So the feds tried to get information from Twitter about an Icelandic politician who was supporting Wikileaks. They institute a broad gag order for an indeterminate period of time that's probably unconstitutional, because "we don't like backlash"? If only it didn't turn you into a target to question the surveillance state!
Earlier this week, we wrote about how the feds got a warrant demanding all email and other information about three Wikileaks-associated reporters. While the warrants issued in 2012, Wikileaks only found out about it a few weeks ago when Google told them, saying that an earlier gag order had been partially lifted.
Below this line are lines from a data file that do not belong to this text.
## config.mk

```make
export PLATFORM = sky130hd
export DESIGN_NAME = pixel_write_arbiter
export DESIGN_NICKNAME = d
export VERILOG_FILES = /design/src/rtl/pixel_pkg.sv /design/src/rtl/burst_watchdog.sv /design/src/rtl/pixel_write_arbiter.sv
export SDC_FILE = /design/constraint.sdc
export NUM_CORES = 1
export LEC_CHECK = 0
export ABC_CLOCK_PERIOD_IN_PS = 6500
export BUFFER_PORTS_ARGS = -buffer_cell sky130_fd_sc_hd__buf_4
export CELL_PAD_IN_SITES_DETAIL_PLACEMENT = 0
export CELL_PAD_IN_SITES_GLOBAL_PLACEMENT = 1
export CORE_MARGIN = 5
export CORE_UTILIZATION = 36
export DETAILED_ROUTE_END_ITERATION = 8
export PLACE_DENSITY_LB_ADDON = 0.25
export SLEW_MARGIN = 20
export SYNTH_ARGS = -nofsm -noshare
export SYNTH_HDL_FRONTEND = slang
export SYNTH_SLANG_ARGS = --single-unit
```

## constraint.sdc

```tcl
create_clock -name clock -period 6.5 [get_ports clock]
set_input_delay 1.3 -clock clock [delete_from_list [all_inputs] [get_ports clock]]
set_output_delay 1.3 -clock clock [all_outputs]
set_load 0.05 [all_outputs]
```

## src/rtl/pixel_pkg.sv

```systemverilog
// Shared screen geometry, arbiter state encoding and colour constants.
// Imported by the pixel write arbiter and its bench.
package pixel_pkg;

  localparam int SCREEN_W = 160;
  localparam int SCREEN_H = 120;
  localparam int X_W      = 8;
  localparam int Y_W      = 7;
  localparam int COLOUR_W = 3;

  localparam logic [1:0] ST_IDLE   = 2'b00;
  localparam logic [1:0] ST_GRANT0 = 2'b01;
  localparam logic [1:0] ST_GRANT1 = 2'b10;

  localparam logic [COLOUR_W-1:0] BLACK = 3'b000;
  localparam logic [COLOUR_W-1:0] RED   = 3'b100;

endpackage

```

## src/rtl/burst_watchdog.sv

```systemverilog
// Idle-cycle counter for a granted burst.
// Ports: clock, reset, clear, enable (idle cycle), expired (limit hit).
module burst_watchdog #(
  parameter int TIMEOUT = 16
) (
  input  logic clock,
  input  logic reset,
  input  logic clear,
  input  logic enable,
  output logic expired
);

  localparam int CW = $clog2(TIMEOUT);
  localparam logic [CW-1:0] LIMIT = CW'(TIMEOUT - 1);

  logic [CW-1:0] count;

  // Fires on the TIMEOUT-th consecutive idle cycle.
  assign expired = enable && (count == LIMIT);

  always_ff @(posedge clock) begin
    if (reset || clear || expired)
      count <= '0;
    else if (enable)
      count <= count + CW'(1);
  end

endmodule

```

## src/rtl/pixel_write_arbiter.sv

```systemverilog
// Two-source burst arbiter onto the VGA adapter write port.
// Ports: s0_*/s1_* pixel streams in; x, y, colour, writeEn, grant, clip_count out.
module pixel_write_arbiter
  import pixel_pkg::*;
#(
  parameter int X_MAX   = SCREEN_W - 1,
  parameter int Y_MAX   = SCREEN_H - 1,
  parameter int TIMEOUT = 16
) (
  input  logic                clock,
  input  logic                reset,
  input  logic                s0_valid,
  input  logic                s0_last,
  input  logic [X_W-1:0]      s0_x,
  input  logic [Y_W-1:0]      s0_y,
  input  logic [COLOUR_W-1:0] s0_colour,
  output logic                s0_ready,
  input  logic                s1_valid,
  input  logic                s1_last,
  input  logic [X_W-1:0]      s1_x,
  input  logic [Y_W-1:0]      s1_y,
  input  logic [COLOUR_W-1:0] s1_colour,
  output logic                s1_ready,
  output logic [X_W-1:0]      x,
  output logic [Y_W-1:0]      y,
  output logic [COLOUR_W-1:0] colour,
  output logic                writeEn,
  output logic [1:0]          grant,
  output logic [7:0]          clip_count
);

  localparam logic [X_W-1:0] XM = X_W'(X_MAX);
  localparam logic [Y_W-1:0] YM = Y_W'(Y_MAX);

  logic [1:0] state, state_nx;
  logic       rr, rr_nx;
  logic       g0, g1;
  logic       xfer0, xfer1, xfer;
  logic       wd_en, wd_clr, wd_exp;
  logic       done0, done1;
  logic [X_W-1:0]      sel_x;
  logic [Y_W-1:0]      sel_y;
  logic [COLOUR_W-1:0] sel_c;
  logic                on_screen;

  assign g0 = (state == ST_GRANT0);
  assign g1 = (state == ST_GRANT1);

  assign s0_ready = g0;
  assign s1_ready = g1;
  assign grant    = {g1, g0};

  assign xfer0 = s0_valid && s0_ready;
  assign xfer1 = s1_valid && s1_ready;
  assign xfer  = xfer0 || xfer1;

  assign wd_en  = (g0 && !s0_valid) || (g1 && !s1_valid);
  assign wd_clr = xfer || !(g0 || g1);

  burst_watchdog #(
    .TIMEOUT (TIMEOUT)
  ) u_wd (
    .clock   (clock),
    .reset   (reset),
    .clear   (wd_clr),
    .enable  (wd_en),
    .expired (wd_exp)
  );

  // A stalled burst ends exactly like a last transfer.
  assign done0 = g0 && ((xfer0 && s0_last) || wd_exp);
  assign done1 = g1 && ((xfer1 && s1_last) || wd_exp);

  always_comb begin
    state_nx = state;
    rr_nx    = rr;
    unique case (1'b1)
      g0: begin
        if (done0) begin
          rr_nx    = 1'b1;
          state_nx = s1_valid ? ST_GRANT1 : ST_IDLE;
        end
      end
      g1: begin
        if (done1) begin
          rr_nx    = 1'b0;
          state_nx = s0_valid ? ST_GRANT0 : ST_IDLE;
        end
      end
      default: begin
        if (s0_valid && s1_valid)
          state_nx = rr ? ST_GRANT1 : ST_GRANT0;
        else if (s0_valid)
          state_nx = ST_GRANT0;
        else if (s1_valid)
          state_nx = ST_GRANT1;
      end
    endcase
  end

  always_ff @(posedge clock) begin
    if (reset) begin
      state <= ST_IDLE;
      rr    <= 1'b0;
    end else begin
      state <= state_nx;
      rr    <= rr_nx;
    end
  end

  assign sel_x = xfer1 ? s1_x      : s0_x;
  assign sel_y = xfer1 ? s1_y      : s0_y;
  assign sel_c = xfer1 ? s1_colour : s0_colour;

  assign on_screen = (sel_x <= XM) && (sel_y <= YM);

  // Position registers only move on a plotted pixel.
  always_ff @(posedge clock) begin
    if (reset) begin
      x          <= '0;
      y          <= '0;
      colour     <= BLACK;
      writeEn    <= 1'b0;
      clip_count <= '0;
    end else begin
      writeEn <= xfer && on_screen;
      if (xfer && on_screen) begin
        x      <= sel_x;
        y      <= sel_y;
        colour <= sel_c;
      end
      if (xfer && !on_screen && (clip_count != 8'hFF))
        clip_count <= clip_count + 8'd1;
    end
  end

endmodule
```

=== After elaboration in Yosys (flattened, before gate mapping) ===
Cells that the tools add are included.

* $add $sub $neg: 2
* Order comparisons: 2
* Eq/ne operators: 6
* Mux-type cells: 15
* Reductions and logical operators: 30

{| class="wikitable"
|+ Operators by type and width
! cell !! count
|-
| 1-bit logical AND || 14
|-
| 2-bit 2-to-1 mux || 7
|-
| 8-bit by 1-bit adder with 8-bit output, second input constant || 1
|-
| 8-bit <= comparator, second input constant || 1
|-
| 1-bit logical OR || 8
|-
| 8-bit 2-to-1 mux || 1
|-
| 8-bit inequality test, second input constant || 1
|-
| 7-bit <= comparator, second input constant || 1
|-
| 7-bit 2-to-1 mux || 1
|-
| 3-bit AND reduction || 2
|-
| 5-bit nonzero test || 1
|-
| 4-bit by 1-bit adder with 4-bit output, second input constant || 1
|-
| 4-bit equality test, second input constant || 1
|-
| 1-bit zero test || 4
|-
| 2-bit by 1-bit inequality test with 1-bit output, second input constant || 2
|-
| 2-bit one-hot mux with 2 select lines || 1
|-
| 1-bit 2-to-1 mux || 3
|-
| 3-bit 2-to-1 mux || 1
|-
| 2-bit by 1-bit equality test with 1-bit output, second input constant || 1
|-
| 2-bit equality test, second input constant || 1
|-
| 1-bit one-hot mux with 2 select lines || 1
|-
| 2-bit nonzero test || 1
|}

* Flip-flop bits (word level): 34
* Bits of input ports: 42
* Output and inout port bits: 31
* Word-level logic and storage cells: 63

=== Depth between registers and ports, before layout ===
Gate-level depths: netlist of run 1.

* Depth in word-level cells: 8
* Gate-level depth with buffers: 9
* Depth with buffers taken out: 7

=== Modules after synthesis ===
From an unflattened synthesis of run 1, not the netlist that was laid out.

* Cell total of the unflattened synthesis: 207
* Area total of the unflattened synthesis: 1756.7 um^2

{| class="wikitable"
|+ Modules (own cells, without submodules)
! module !! times used !! cells each !! area each (um^2) !! sequential area each (um^2)
|-
| pixel_write_arbiter || 1 || 190 || 1579.0 || 600.6
|-
| burst_watchdog || 1 || 17 || 177.7 || 80.1
|}

=== Worst setup path before layout of run 1 ===
Ideal clock, no wire load.

* Kind: input-to-reg
* Start: input s1_valid
* End: register clip_count[7]
* Library setup time: 0.071 ns
* Arrival time: 2.751 ns
* Data required time: 6.429 ns
* Setup slack: 3.679 ns
* Stages on the path: 6
* Path buffers: 1
* Path through: buf_2 > a21bo_2 > a221oi_4 > o21ai_2 > or4_1 > a21oi_1

* Word-level cells in the longest chain between the ends: 7
* Elaborated cells between the ends (all ways): 10
* Classes of those cells: order compare (2); mux (2); reduce/logical (6)

{| class="wikitable"
|+ RTL lines
! what !! RTL line !! RTL
|-
| from (decl) || pixel_write_arbiter.sv:18 || <nowiki>input logic s1_valid,</nowiki>
|-
| 1-bit logical AND (*) || pixel_write_arbiter.sv:54 || <nowiki>assign xfer1 = s1_valid && s1_ready;</nowiki>
|-
| 8-bit 2-to-1 mux / 7-bit 2-to-1 mux (equally long branches) || pixel_write_arbiter.sv:111, pixel_write_arbiter.sv:112 ||
|-
| 8-bit <= comparator / 7-bit <= comparator (equally long branches) || pixel_write_arbiter.sv:115 || <nowiki>assign on_screen = (sel_x <= XM) && (sel_y <= YM);</nowiki>
|-
| 1-bit logical AND || pixel_write_arbiter.sv:115 ||
|-
| 1-bit zero test || pixel_write_arbiter.sv:132 || <nowiki>if (xfer && !on_screen && (clip_count != 8'hFF))</nowiki>
|-
| 1-bit logical AND (*) (2 in series) || pixel_write_arbiter.sv:132 ||
|-
| to (signal assigned) || pixel_write_arbiter.sv:133 || <nowiki>clip_count <= clip_count + 8'd1;</nowiki>
|-
| to (decl) || pixel_write_arbiter.sv:29 || <nowiki>output logic [7:0] clip_count</nowiki>
|}

Every way passes the cells marked *; elsewhere a longest branch is shown, timed or not.
A chain may end at the register's enable or synchronous reset.

=== Worst setup path in the final report of run 1 ===
* Start: register state[0]
* End: register clip_count[7]

* Word-level cells in the longest chain between the ends: 8
* Elaborated cells between the ends (all ways): 13
* Classes of those cells: order compare (2); eq/ne (2); mux (2); reduce/logical (7)

{| class="wikitable"
|+ RTL lines
! what !! RTL line !! RTL
|-
| from (decl) || pixel_write_arbiter.sv:35 || <nowiki>logic [1:0] state, state_nx;</nowiki>
|-
| from (signal assigned) || pixel_write_arbiter.sv:106 || <nowiki>state <= state_nx;</nowiki>
|-
| 2-bit equality test || pixel_write_arbiter.sv:47 || <nowiki>assign g1 = (state == ST_GRANT1);</nowiki>
|-
| 1-bit logical AND || pixel_write_arbiter.sv:54 ||
|-
| 8-bit 2-to-1 mux / 7-bit 2-to-1 mux (equally long branches) || pixel_write_arbiter.sv:111, pixel_write_arbiter.sv:112 ||
|-
| 8-bit <= comparator / 7-bit <= comparator (equally long branches) || pixel_write_arbiter.sv:115 ||
|-
| 1-bit logical AND || pixel_write_arbiter.sv:115 ||
|-
| 1-bit zero test || pixel_write_arbiter.sv:132 ||
|-
| 1-bit logical AND (*) (2 in series) || pixel_write_arbiter.sv:132 ||
|}

Marks and branches as above.

==> results.toml, run 1 <==
[worst_setup_path]
worstPathRequired_ns = 6.72
cp_data_arrival_time_ns = 3.45
worstSetupEndpointType = "flip-flop"
startpoint_type = "flip-flop"
critPathSlowestCell = "ha_1"
setup.worst_path.class = "reg2reg"
slowest_delay_ns = 0.84
path_cells = "inv_1, ha_1, nand2_2, mux2i_1, o21ai_2, or4_1, a21oi_1"
cp_max_fo = 29

[timing]
min_period_over_period_pct = 49.7
hold_violations = 0
rsz0062_at_grt = "false"
fin_crit_ns = 3.23
finalMaxSlewViolations = 0
finalSetupTns_ns = 0
clock.fmax_mhz = 310
tightestPinTransition_ns = 1.04
setup_viol = 0
slew_headroom_pct = 30.9
fin_worst_skew_ns = 0.00929

[power]
leakagePower_uw = 0.000988
power_density_nw_per_um2 = 367
ir_drop_v = 0.000131

[grt]
gr-usage-met3_pct = 5.22
overflow = 0
grt_use_met2_pct = 24.5
antenna_found_initial = 0
met1_usage_pct = 19.1
grt_max_degree = 37
grt_pass1_vias = 1606
grt_use_total_pct = 15.2
grt_pass1_wl_um = 7560
gr-max-usage-layer = "met2"

[floorplan]
io_pins = 73
die_w_um = 78.7
core_area_um2 = 4660
design.die.area_um2 = 6200
die_y_um = 78.7
std_cell_rows = 25
initial_utilization_pct = 36.5

[cts]
cts_tree = "yes"
post_cts_resize_count = 0
cts_buffers = 5
clock_latency_ns = 0.28
clock_sinks = 34
cts-root-buf = "clkbuf_8"
h-tree-depth = 2
clk_pin_slew_ns = 0.07
clockBufferDepth = 2
cts_setup_buffers = 0
hold_buffers = 0

[routing]
vias = 1692
vias_per_cell = 5.19
wl_per_cell_um = 14.0
ant_nets = 0
drc = 0
drt_first_pass_iters = 4
drt_wl_total_um = 4570
drt_iter0_markers = 54

[layout]
nets = 317
n_fill_cell = 471
final_core_util_pct = 50.2
area_growth_pct = 37.6
drive_above_1_share_pct = 32.0
antenna_cells = 0

[place]
dp_hpwl_um = 3310
place_congestion = 0.771
placement.io_buffers = 72

[logic_synthesis]
synth.distinct_cells = 36
avgSynthCellArea_um2 = 8.21
synth.ff_latch_count = 34
syn_area_um2 = 1700
syn_nets = 253
syn_inst = 207
ys_warn_count = 0
yosysSeqAreaShare_pct = 40.0

[run]
maxCapViolations = 0

[status]
status = "completed"

[hold_path]
hp-class = "reg2reg"
## state kept, by name, summed over array words and instances (netlist names)
| signal | count |
|---|---|
| writeEn | 1 |
| x | 8 |
| state | 2 |
| y | 7 |
| rr | 1 |
| colour | 3 |
| u_wd.count | 4 |
| clip_count | 8 |
## critical path: cells and delay by family, from the launching register on
kind	cells	cell delay [ns]
adder cells (fa/ha/maj)	1	0.84
buffers and inverters	1	0.06
AND/OR/NAND/NOR	2	1.05
flip-flops	1	0.33
AO/OA/AOI/OAI	2	0.38
multiplexers	1	0.51
## cell families after synthesis
kind of cell               share of synthesized area (%)
DFF                                                 40.0
buffers and inverters                               5.44
AOI/OAI and AO/OA                                   20.4
muxes                                               2.35
and+or+nand+nor                                     26.8
adders and majority gates                           2.94
xor gates and xnor gates                            2.06
## cell usage after synthesis, drive strengths merged
| master | number | share of area (%) |
|---|---|---|
| nor2 | 28 | 6.2 |
| o2111ai | 1 | 0.52 |
| a31oi | 2 | 0.74 |
| o22ai | 1 | 0.37 |
| or3 | 4 | 1.5 |
| o31a | 1 | 0.52 |
| and4bb | 1 | 0.74 |
| ha | 4 | 2.9 |
| o21ai | 7 | 2.3 |
| nand4 | 3 | 1.1 |
| xnor2 | 2 | 1.0 |
| nand3 | 22 | 6.5 |
| a22oi | 1 | 0.44 |
| mux2i | 4 | 2.4 |
| nor2b | 5 | 1.8 |
| a211oi | 1 | 0.44 |
| a311oi | 18 | 9.3 |
| clkbuf | 9 | 2.0 |
| nor3 | 2 | 0.88 |
| o21ba | 1 | 0.59 |
| a21oi | 9 | 2.6 |
| nor4 | 3 | 1.1 |
| or4 | 2 | 0.88 |
| a221oi | 1 | 1.5 |
| xor2 | 2 | 1.0 |
| nand2 | 22 | 5.0 |
| o31ai | 1 | 0.44 |
| dfxtp | 34 | 40 |
| inv | 5 | 1.1 |
| buf | 7 | 2.4 |
| a21bo | 1 | 0.59 |
| and3 | 3 | 1.1 |
## cell usage in the layout, fill, tap and decap left out
cell type and count:
dfxtp_1 34, ha_1 4, o31a_1 1, nor3_4 1
buf_4 73, nand4_1 3, or3_1 4, nand3_1 22
o21ba_2 1, a211oi_1 1, mux2i_1 4, o31ai_1 1
inv_1 5, a21oi_1 9, or4_1 2, clkinv_2 1
xor2_1 2, nor4_1 3, a22oi_1 1, a21bo_2 1
a31oi_1 2, o2111ai_1 1, nor3_1 1, nand2_1 21
clkbuf_8 6, and3_1 3, o22ai_1 1, xnor2_1 2
o21ai_2 1, o21ai_0 6, a221oi_4 1, and4bb_2 1
clkbuf_1 1, nor2b_1 5, nor2_1 28, nand2_2 1
a311oi_1 18
## area by class of cell
type                    count  area (µm²)  area share, %
flip-flops and latches     34         681           29.1
well taps                  54        67.6           2.89
repair buffers             73         548           23.4
clock inverters             1        5.00          0.214
inverters                   5        18.8          0.802
clock buffers               7        86.3           3.69
multi-input cells         152         933           39.9
## where the power goes
part           switching (µW)  internal (µW)
Sequential               22.3            248
Clock                    74.2           85.4
Combinational             289            141
## per-stage QoR
stage / setup slack (ns) / hold slack, ns / instances / instance area, µm² / total power [µW]
5_1_grt: 2.95 / 0.521 / 326 / 2340 / 916
3_3_place_gp: 3.15 / 0.487 / 318 / 2250 / 705
4_1_cts: 3.27 / 0.501 / 326 / 2340 / 869
2_1_floorplan: 3.68 / 0.480 / 207 / 1700 / 592
6_report: 3.27 / 0.499 / 326 / 2340 / 860
3_5_place_dp: 3.11 / 0.491 / 318 / 2250 / 707
## routing by layer
metal / share of wire, % / routed length (µm)
met1: 46 / 2100
met2: 46 / 2110
met3: 6.7 / 306
met4: 1.2 / 53
met5: 0 / 0
## worst paths after layout
| kind | slack, ns | from | endpoint | depth (start not counted) |
|---|---|---|---|---|
| worst min-delay path | 0.50 | y[3] | y[3] | 2 |
| worst max-delay path | 3.27 | state[0] | clip_count[7] | 7 |
| worst max register to register | 3.27 | state[0] | clip_count[7] | 7 |
| worst min register to register | 0.50 | y[3] | y[3] | 2 |
Power figures use the tool's default switching activity.
==> inputs of run 2 (changes only) <==
- ABC_CLOCK_PERIOD_IN_PS: 6500 -> 2600
- CORE_UTILIZATION: 36 -> 30
- clock period: 6.5 -> 2.6 ns (I/O delays scaled with it)
==> results.toml, run 2 (synthesis gave the netlist of run 1 again) <==
[status]
status = "completed"

[cts]
cts_buffers = 5
clock_latency_ns = 0.28
cts-root-buf = "clkbuf_8"
clockBufferDepth = 2
hold_buffers = 0
post_cts_resize_count = 0
clk_pin_slew_ns = 0.07
clock_sinks = 34
cts_setup_buffers = 0
h-tree-depth = 2
cts_tree = "yes"

[floorplan]
io_pins = 73
core_area_um2 = 5510
die_w_um = 85.3
initial_utilization_pct = 30.9
std_cell_rows = 27
design.die.area_um2 = 7270
die_y_um = 85.3

[power]
p_total_uw = 2200
leakagePower_uw = 0.00102
ir_drop_v = 0.000355
power_density_nw_per_um2 = 908

[layout]
nets = 324
mostFrequentLayoutCells = "buf_4 (79), dfxtp_1 (34), nor2_1 (28)"
area_growth_pct = 42.8
drive_above_1_share_pct = 33.7
antenna_cells = 0
top_regs = "clip_count: 8 flops, x: 8 flops, y: 7 flops"
final_common_cell = "buf_4"

[routing]
vias = 1715
route.met2.wl_um = 2230
wl_met1_um = 2240
drc = 0
drt_iter0_markers = 69
wl_per_cell_um = 13.9
top_layer = "met4"
met3_length_um = 373
vias_per_cell = 4.89
drt_first_pass_iters = 4
drt_wl_total_um = 4880
ant_nets = 0

[timing]
min_period_over_period_pct = 86.8
clock.fmax_mhz = 443
fin_worst_skew_ns = 0.00390
finalMaxSlewViolations = 0
slew_headroom_pct = 70.7
rsz0062_at_grt = "false"
setup_viol = 0
finalSetupTns_ns = 0
fin_ws_ns = 0.342
tightestPinTransition_ns = 0.427
hold_violations = 0
fin_crit_ns = 2.26

[grt]
overflow = 0
grt_max_degree = 37
grt_pass1_wl_um = 7700
grt_use_total_pct = 13.1
antenna_found_initial = 0
grt_pass1_vias = 1579

[worst_setup_path]
cp_max_fo = 8
rrSetupSlack_ns = 0.34
setup.worst_path.class = "reg2reg"
startpoint_type = "flip-flop"
worstPathRequired_ns = 2.76
cp_data_arrival_time_ns = 2.42
worstSetupEndpointType = "flip-flop"

[hold_path]
hp-class = "reg2reg"

[place]
place_congestion = 0.765
dp_hpwl_um = 3580
placement.io_buffers = 72
dpl_worst_slack_ns = 0.345

[run]
maxCapViolations = 0
[run 2: worst paths after layout]
| path | startpoint | end | cells after the start |
|---|---|---|---|
| max | state[0] | state[0] | 8 |
| min | y[1] | y[1] | 2 |
| max reg2reg | state[0] | state[0] | 8 |
| min reg2reg | y[1] | y[1] | 2 |
[run 2: power by group]
group	internal [µW]	switching, µW
sequential	619	57.0
clock	214	184
combinational	398	733
[run 2: layout make-up]
cell class | instances | area [µm²]
Sequential cell | 34 | 681
Timing Repair Buffer | 80 | 613
Clock inverter | 1 | 5.00
Clock buffer | 7 | 86.3
Multi-Input combinational cell | 152 | 933
Inverter | 5 | 18.8
Fill cell | 576 | 3080
Tap cell | 72 | 90.1
[run 2: worst max-delay path, cell delays in order, from the launching register on]
cell	delay, ns
dfxtp_1	0.35
inv_1	0.05
ha_1	0.28
buf_4	0.20
nor2b_1	0.14
or4_1	0.56
a21oi_1	0.29
mux2i_1	0.22
nor2_1	0.05
[run 2: per-layer routing]
| metal | global-route usage, % | vias to the layer above |
|---|---|---|
| li1 | - | 895 |
| met1 | 16.6 | 769 |
| met2 | 20.5 | 49 |
| met3 | 5.15 | 2 |
| met4 | 4.17 | 0 |
| met5 | 0 | - |
[run 2: per-stage QoR]
step | hold slack (ns) | util, % | instances | cell area [µm²]
6_report | 0.497 | 44.1 | 351 | 2430
3_3_place_gp | 0.486 | 42.4 | 343 | 2340
5_1_grt | 0.502 | 44.1 | 351 | 2430
4_1_cts | 0.502 | 44.1 | 351 | 2430
3_5_place_dp | 0.493 | 42.4 | 343 | 2340
2_1_floorplan | 0.480 | - | 207 | 1700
Wikileaks lashed out at Google for not letting them know earlier.
However, in response, Google has noted that it fought the request and that it was gagged from saying anything until now.
Google says it challenged the secrecy from the beginning and was able to alert the customers only after the gag orders on those warrants were partly lifted, said Gidari, a partner at Perkins Coie.
“From January 2011 to the present, Google has continued to fight to lift the gag orders on any legal process it has received on WikiLeaks,” he said, adding that the firm’s policy is to challenge all gag orders that have indefinite time periods.
But, much more interesting was a separate point made by the lawyer, Albert Gidari, over why the feds demanded the gag order:
According to Gidari, whose firm has represented both firms, Google’s delay was not the result of foot-dragging but of opposition from prosecutors who were upset by the backlash that followed the disclosure of their court orders to Twitter.
“The U.S. attorney’s office thought the notice and the resulting publicity was a disaster for them,” Gidari said. “They were very upset” about the prosecutor’s name and phone number being disclosed, he said. “They went through the roof.”
Gidari also claims that "Google litigated up and down through the courts trying to get the orders modified so that notice could be given."